Such plans are primarily invested in the company’s own stock. Like a 401(k), the holdings in these plans grow tax-deferred for a worker until distribution after retirement. They are different from employee stock-option plans, which give the right — and not a requirement — to buy company stock at a certain price after a particular time.
These accounts can commonly be used for succession planning when the owners of private businesses eventually want to transfer their shares to employees and cash out their stakes. Supporters say these plans are good for productivity and retention because workers own a piece of the company.
But the IRS said this week that some businesses may be taking liberties amid a thicket of complicated rules — and the agency cautioned that it’s on the lookout for such situations. That means a sharper enforcement focus on businesses and high-net-worth individuals aided by new funding secured via last year’s Inflation Reduction Act.
For example, employee stock-ownership plans are allowed to borrow money from the company or elsewhere to pay for shares.
The IRS said it has identified “numerous issues,” including improper loans for the purchase of shares and questions about stock valuations. When private businesses use the stock-ownership plans, their stock has to be appraised every year. The tax structures for some of these plans may be diverting business income that should be subject to taxation, the IRS said.
Closing the gap between taxes owed and taxes paid “includes alerting higher-income taxpayers and businesses to compliance issues and aggressive schemes involving complex or questionable transactions, including those involving [employee stock ownership plans],” IRS Commissioner Danny Werfel said in a statement.
More than 6,400 employers offered these plans through 2020, covering 13.9 million people and aggregate holdings of more than $300 billion in company stock, according to Labor Department data cited by the National Center for Employee Ownership.

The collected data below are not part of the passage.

### config.mk
export PLATFORM = sky130hd
export DESIGN_NAME = apb_arb_master_flat
export DESIGN_NICKNAME = d
export VERILOG_FILES = /design/src/rtl/apb_pkg.sv /design/src/rtl/apb_arb_master_if.sv /design/src/rtl/apb_rr_arbiter.sv /design/src/rtl/apb_arb_master.sv /design/src/flat_wrapper.sv
export SDC_FILE = /design/constraint.sdc
export NUM_CORES = 1
export LEC_CHECK = 0
export ABC_AREA = 1
export CAP_MARGIN = 20
export CORE_AREA = 2 2 105 107
export DETAILED_ROUTE_END_ITERATION = 10
export DIE_AREA = 0 0 107 109
export DONT_BUFFER_PORTS = 1
export GPL_TIMING_DRIVEN = 0
export PLACE_DENSITY_LB_ADDON = 0.15
export SLEW_MARGIN = 20
export SYNTH_ARGS = -nofsm -noshare
export SYNTH_HDL_FRONTEND = slang
export SYNTH_SLANG_ARGS = --single-unit
### constraint.sdc
create_clock -name PCLK -period 4.2 [get_ports PCLK]
set_clock_uncertainty 0.05 [all_clocks]
set_input_delay 1.05 -clock PCLK [delete_from_list [all_inputs] [get_ports PCLK]]
set_output_delay 1.05 -clock PCLK [all_outputs]
set_load 0.02 [all_outputs]
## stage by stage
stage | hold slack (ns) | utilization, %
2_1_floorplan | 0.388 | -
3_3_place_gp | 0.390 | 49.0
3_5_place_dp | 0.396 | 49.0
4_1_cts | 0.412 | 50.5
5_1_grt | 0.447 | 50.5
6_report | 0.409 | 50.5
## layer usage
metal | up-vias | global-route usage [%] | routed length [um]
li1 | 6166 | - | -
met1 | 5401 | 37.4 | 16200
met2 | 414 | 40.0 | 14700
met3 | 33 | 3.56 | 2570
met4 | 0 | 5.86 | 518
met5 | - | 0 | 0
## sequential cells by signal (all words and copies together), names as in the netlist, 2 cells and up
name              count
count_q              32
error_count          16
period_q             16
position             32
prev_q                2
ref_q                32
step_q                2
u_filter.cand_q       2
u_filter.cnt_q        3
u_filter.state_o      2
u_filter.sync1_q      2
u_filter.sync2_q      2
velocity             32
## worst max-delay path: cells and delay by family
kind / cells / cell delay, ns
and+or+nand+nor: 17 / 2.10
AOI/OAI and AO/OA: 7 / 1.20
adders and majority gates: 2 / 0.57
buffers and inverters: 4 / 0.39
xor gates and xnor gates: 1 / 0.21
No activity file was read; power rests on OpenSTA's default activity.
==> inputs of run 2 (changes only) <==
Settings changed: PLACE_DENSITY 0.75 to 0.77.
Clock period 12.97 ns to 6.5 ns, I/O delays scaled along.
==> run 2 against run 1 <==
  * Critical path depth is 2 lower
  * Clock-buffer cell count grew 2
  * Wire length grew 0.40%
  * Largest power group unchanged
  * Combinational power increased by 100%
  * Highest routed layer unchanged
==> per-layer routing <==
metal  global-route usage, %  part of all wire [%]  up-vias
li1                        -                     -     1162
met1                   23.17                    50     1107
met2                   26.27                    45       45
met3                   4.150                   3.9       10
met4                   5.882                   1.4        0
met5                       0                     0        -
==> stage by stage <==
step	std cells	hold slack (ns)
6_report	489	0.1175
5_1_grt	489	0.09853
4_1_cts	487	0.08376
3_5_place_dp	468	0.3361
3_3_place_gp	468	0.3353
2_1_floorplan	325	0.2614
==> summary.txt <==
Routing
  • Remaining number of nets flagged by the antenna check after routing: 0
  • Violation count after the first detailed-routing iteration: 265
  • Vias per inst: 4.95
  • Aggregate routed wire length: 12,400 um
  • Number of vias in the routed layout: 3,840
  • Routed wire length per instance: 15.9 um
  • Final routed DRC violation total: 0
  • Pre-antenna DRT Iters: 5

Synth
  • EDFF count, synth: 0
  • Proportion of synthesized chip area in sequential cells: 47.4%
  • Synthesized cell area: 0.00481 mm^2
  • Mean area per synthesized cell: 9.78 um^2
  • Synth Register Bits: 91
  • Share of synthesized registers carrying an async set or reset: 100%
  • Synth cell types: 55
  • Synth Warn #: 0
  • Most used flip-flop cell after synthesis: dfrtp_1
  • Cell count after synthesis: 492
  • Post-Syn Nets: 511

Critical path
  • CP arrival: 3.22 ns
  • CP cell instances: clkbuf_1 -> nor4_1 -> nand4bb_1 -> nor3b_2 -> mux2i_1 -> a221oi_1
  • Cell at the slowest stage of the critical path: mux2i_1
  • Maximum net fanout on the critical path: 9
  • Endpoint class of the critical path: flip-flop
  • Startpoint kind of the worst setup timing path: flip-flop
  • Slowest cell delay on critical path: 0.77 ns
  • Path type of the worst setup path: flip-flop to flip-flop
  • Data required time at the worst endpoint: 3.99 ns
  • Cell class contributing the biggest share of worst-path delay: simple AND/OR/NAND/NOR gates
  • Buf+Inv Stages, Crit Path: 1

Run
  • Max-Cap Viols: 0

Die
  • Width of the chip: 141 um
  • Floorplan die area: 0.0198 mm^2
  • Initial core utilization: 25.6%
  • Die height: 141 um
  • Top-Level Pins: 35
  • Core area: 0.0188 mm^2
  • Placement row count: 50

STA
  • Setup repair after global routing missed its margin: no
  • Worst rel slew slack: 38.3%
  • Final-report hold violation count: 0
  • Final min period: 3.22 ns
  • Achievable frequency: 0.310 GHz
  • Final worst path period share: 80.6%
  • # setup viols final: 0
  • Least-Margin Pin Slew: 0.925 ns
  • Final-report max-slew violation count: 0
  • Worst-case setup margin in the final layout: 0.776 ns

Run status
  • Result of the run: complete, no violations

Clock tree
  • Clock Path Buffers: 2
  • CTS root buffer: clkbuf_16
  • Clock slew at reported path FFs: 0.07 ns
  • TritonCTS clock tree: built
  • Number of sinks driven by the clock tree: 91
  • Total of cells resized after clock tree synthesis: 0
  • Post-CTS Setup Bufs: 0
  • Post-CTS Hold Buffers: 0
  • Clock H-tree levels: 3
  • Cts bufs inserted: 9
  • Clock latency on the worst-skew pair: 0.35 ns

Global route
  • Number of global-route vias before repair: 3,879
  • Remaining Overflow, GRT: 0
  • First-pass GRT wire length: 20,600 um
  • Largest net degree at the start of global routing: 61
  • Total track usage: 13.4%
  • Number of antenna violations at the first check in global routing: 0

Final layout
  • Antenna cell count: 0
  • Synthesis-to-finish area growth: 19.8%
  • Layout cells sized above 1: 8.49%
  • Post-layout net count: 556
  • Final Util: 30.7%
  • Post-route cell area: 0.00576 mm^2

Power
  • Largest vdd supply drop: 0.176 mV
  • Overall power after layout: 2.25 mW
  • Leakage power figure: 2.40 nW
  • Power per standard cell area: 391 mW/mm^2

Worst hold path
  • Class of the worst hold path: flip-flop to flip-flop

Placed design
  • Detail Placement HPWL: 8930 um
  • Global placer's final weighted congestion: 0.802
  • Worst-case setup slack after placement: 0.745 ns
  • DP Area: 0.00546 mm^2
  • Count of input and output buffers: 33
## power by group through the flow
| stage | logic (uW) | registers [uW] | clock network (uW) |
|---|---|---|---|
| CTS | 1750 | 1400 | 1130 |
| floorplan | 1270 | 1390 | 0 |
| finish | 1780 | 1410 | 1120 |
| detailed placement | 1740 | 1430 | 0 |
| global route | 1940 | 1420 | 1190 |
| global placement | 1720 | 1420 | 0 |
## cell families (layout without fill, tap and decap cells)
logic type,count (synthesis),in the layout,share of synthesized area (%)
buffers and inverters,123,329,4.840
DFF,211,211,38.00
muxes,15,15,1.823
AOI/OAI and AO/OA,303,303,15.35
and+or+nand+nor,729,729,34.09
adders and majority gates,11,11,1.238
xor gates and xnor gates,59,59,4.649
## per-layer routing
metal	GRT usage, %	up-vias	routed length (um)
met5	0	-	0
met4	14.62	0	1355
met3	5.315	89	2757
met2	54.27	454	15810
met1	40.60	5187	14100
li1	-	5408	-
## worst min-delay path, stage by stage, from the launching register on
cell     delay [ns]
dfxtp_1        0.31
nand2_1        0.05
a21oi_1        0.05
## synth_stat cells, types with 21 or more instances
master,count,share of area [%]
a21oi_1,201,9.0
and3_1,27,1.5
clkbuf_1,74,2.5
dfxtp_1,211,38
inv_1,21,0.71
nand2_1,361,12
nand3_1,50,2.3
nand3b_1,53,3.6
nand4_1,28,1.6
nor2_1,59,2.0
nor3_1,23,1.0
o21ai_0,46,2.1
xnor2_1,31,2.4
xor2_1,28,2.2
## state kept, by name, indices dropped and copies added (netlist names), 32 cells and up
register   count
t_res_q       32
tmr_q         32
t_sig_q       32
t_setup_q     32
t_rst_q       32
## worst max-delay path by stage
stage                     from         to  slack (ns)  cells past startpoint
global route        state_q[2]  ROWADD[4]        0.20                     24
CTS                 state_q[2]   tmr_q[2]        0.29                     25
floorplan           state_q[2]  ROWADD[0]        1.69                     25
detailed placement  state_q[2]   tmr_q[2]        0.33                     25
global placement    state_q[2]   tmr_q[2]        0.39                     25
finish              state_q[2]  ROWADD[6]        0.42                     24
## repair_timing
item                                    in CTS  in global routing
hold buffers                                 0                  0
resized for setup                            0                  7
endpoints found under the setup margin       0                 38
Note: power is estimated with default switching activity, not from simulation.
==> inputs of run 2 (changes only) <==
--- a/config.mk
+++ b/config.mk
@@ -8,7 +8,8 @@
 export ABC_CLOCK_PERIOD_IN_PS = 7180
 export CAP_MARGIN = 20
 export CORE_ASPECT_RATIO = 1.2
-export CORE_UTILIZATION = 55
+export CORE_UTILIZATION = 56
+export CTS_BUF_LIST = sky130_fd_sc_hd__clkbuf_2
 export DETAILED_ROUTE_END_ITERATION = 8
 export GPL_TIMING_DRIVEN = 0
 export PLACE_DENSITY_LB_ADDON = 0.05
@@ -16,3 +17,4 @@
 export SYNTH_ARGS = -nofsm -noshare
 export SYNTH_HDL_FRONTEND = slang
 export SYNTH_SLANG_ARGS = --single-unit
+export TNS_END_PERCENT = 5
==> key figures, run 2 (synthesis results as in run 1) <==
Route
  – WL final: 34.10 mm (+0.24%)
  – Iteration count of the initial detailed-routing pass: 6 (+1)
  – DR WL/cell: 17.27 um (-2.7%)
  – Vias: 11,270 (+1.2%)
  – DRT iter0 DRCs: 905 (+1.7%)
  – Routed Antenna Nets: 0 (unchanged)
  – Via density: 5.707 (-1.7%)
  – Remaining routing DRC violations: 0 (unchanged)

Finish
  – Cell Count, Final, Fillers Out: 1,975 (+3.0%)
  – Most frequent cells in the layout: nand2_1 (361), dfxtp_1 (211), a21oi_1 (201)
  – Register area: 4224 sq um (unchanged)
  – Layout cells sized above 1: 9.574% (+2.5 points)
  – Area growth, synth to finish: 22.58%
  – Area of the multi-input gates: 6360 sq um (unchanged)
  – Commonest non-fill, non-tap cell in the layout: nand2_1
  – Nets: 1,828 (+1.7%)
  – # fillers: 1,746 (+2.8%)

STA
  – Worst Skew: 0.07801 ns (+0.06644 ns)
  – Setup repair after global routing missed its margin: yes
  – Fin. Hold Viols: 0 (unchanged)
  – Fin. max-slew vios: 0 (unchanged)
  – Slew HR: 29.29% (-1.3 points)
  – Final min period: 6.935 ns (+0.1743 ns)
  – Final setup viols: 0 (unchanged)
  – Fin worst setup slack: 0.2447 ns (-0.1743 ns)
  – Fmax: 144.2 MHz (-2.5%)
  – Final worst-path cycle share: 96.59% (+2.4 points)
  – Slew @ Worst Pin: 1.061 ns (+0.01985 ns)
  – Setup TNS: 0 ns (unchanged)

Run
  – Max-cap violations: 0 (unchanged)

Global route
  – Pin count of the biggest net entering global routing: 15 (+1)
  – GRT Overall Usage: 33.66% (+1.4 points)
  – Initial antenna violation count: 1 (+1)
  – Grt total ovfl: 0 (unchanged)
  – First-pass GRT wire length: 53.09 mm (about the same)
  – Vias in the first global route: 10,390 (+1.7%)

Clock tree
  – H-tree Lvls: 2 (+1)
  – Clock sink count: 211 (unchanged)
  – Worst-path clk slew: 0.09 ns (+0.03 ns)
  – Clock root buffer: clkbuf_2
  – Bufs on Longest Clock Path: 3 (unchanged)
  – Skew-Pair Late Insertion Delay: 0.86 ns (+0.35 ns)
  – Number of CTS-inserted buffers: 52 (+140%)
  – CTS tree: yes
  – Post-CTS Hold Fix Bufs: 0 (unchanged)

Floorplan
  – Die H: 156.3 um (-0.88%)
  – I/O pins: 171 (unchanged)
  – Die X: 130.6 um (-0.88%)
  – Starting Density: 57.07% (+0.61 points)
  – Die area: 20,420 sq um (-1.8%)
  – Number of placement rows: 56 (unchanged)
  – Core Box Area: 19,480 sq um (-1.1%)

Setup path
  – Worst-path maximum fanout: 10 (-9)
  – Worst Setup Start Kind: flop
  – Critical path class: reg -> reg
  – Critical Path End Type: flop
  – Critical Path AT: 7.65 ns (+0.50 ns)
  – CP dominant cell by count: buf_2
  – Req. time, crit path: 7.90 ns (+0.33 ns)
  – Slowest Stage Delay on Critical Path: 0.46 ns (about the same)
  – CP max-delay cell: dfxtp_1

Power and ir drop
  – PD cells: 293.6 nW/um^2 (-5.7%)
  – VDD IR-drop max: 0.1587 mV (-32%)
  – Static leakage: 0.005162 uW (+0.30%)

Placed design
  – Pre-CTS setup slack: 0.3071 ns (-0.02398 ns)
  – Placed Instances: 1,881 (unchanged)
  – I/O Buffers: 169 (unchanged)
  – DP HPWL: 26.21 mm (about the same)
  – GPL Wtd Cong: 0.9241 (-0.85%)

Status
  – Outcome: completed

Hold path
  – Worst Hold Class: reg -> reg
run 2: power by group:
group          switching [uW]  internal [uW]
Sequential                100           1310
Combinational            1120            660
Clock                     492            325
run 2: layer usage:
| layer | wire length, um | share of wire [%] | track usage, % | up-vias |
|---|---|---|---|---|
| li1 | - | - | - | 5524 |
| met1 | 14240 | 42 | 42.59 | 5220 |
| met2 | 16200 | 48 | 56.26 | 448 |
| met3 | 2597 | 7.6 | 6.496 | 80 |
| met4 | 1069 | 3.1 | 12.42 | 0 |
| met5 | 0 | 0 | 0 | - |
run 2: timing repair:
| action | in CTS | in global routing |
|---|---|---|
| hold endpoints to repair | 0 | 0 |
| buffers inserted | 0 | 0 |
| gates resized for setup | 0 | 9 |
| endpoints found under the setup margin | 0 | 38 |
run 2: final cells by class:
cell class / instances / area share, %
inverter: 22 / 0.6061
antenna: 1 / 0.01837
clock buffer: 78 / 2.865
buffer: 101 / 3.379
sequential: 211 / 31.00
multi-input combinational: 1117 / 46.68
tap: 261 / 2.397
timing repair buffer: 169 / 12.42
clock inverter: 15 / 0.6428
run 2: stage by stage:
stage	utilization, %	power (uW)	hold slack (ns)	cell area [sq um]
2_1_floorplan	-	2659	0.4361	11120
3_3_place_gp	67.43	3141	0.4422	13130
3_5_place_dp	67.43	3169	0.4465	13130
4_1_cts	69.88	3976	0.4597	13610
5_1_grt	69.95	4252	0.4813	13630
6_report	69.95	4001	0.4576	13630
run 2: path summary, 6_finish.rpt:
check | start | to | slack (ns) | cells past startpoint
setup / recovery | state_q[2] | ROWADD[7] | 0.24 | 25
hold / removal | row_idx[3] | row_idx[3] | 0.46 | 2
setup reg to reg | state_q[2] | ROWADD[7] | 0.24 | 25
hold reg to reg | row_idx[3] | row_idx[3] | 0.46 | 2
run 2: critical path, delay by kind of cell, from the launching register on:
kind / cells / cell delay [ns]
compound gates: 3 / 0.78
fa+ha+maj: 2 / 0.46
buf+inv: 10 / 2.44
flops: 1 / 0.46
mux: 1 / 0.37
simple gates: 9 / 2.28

The nonprofit organization researches worker ownership and assists businesses considering staff ownership.
The number of 401(k)s dwarfs employee stock-ownership plans. In 2020, about 600,000 employers offered 401(k) plans, covering 60 million workers and many more retirees and former workers, said the Investment Company Institute.
“The danger is the IRS is painting [with] far too broad a brush here,” said Loren Rodgers, executive director of the National Center for Employee Ownership.
Can some plans run afoul of tax rules? Sure, Rodgers acknowledged. But the plans’ “overwhelming impact is positive,” he said.
For example, the household wealth and wage income for younger workers participating in these plans far exceed workers without the plans, according to the organization’s 2017 study. The report analyzed Bureau of Labor Statistics data for workers ages 28 to 34.
Stepped-up scrutiny could dissuade some completely law-abiding businesses from the plans because they didn’t want to risk IRS exposure, Rodgers said. “I’m really worried the IRS runs a huge risk of creating a huge overreaction.”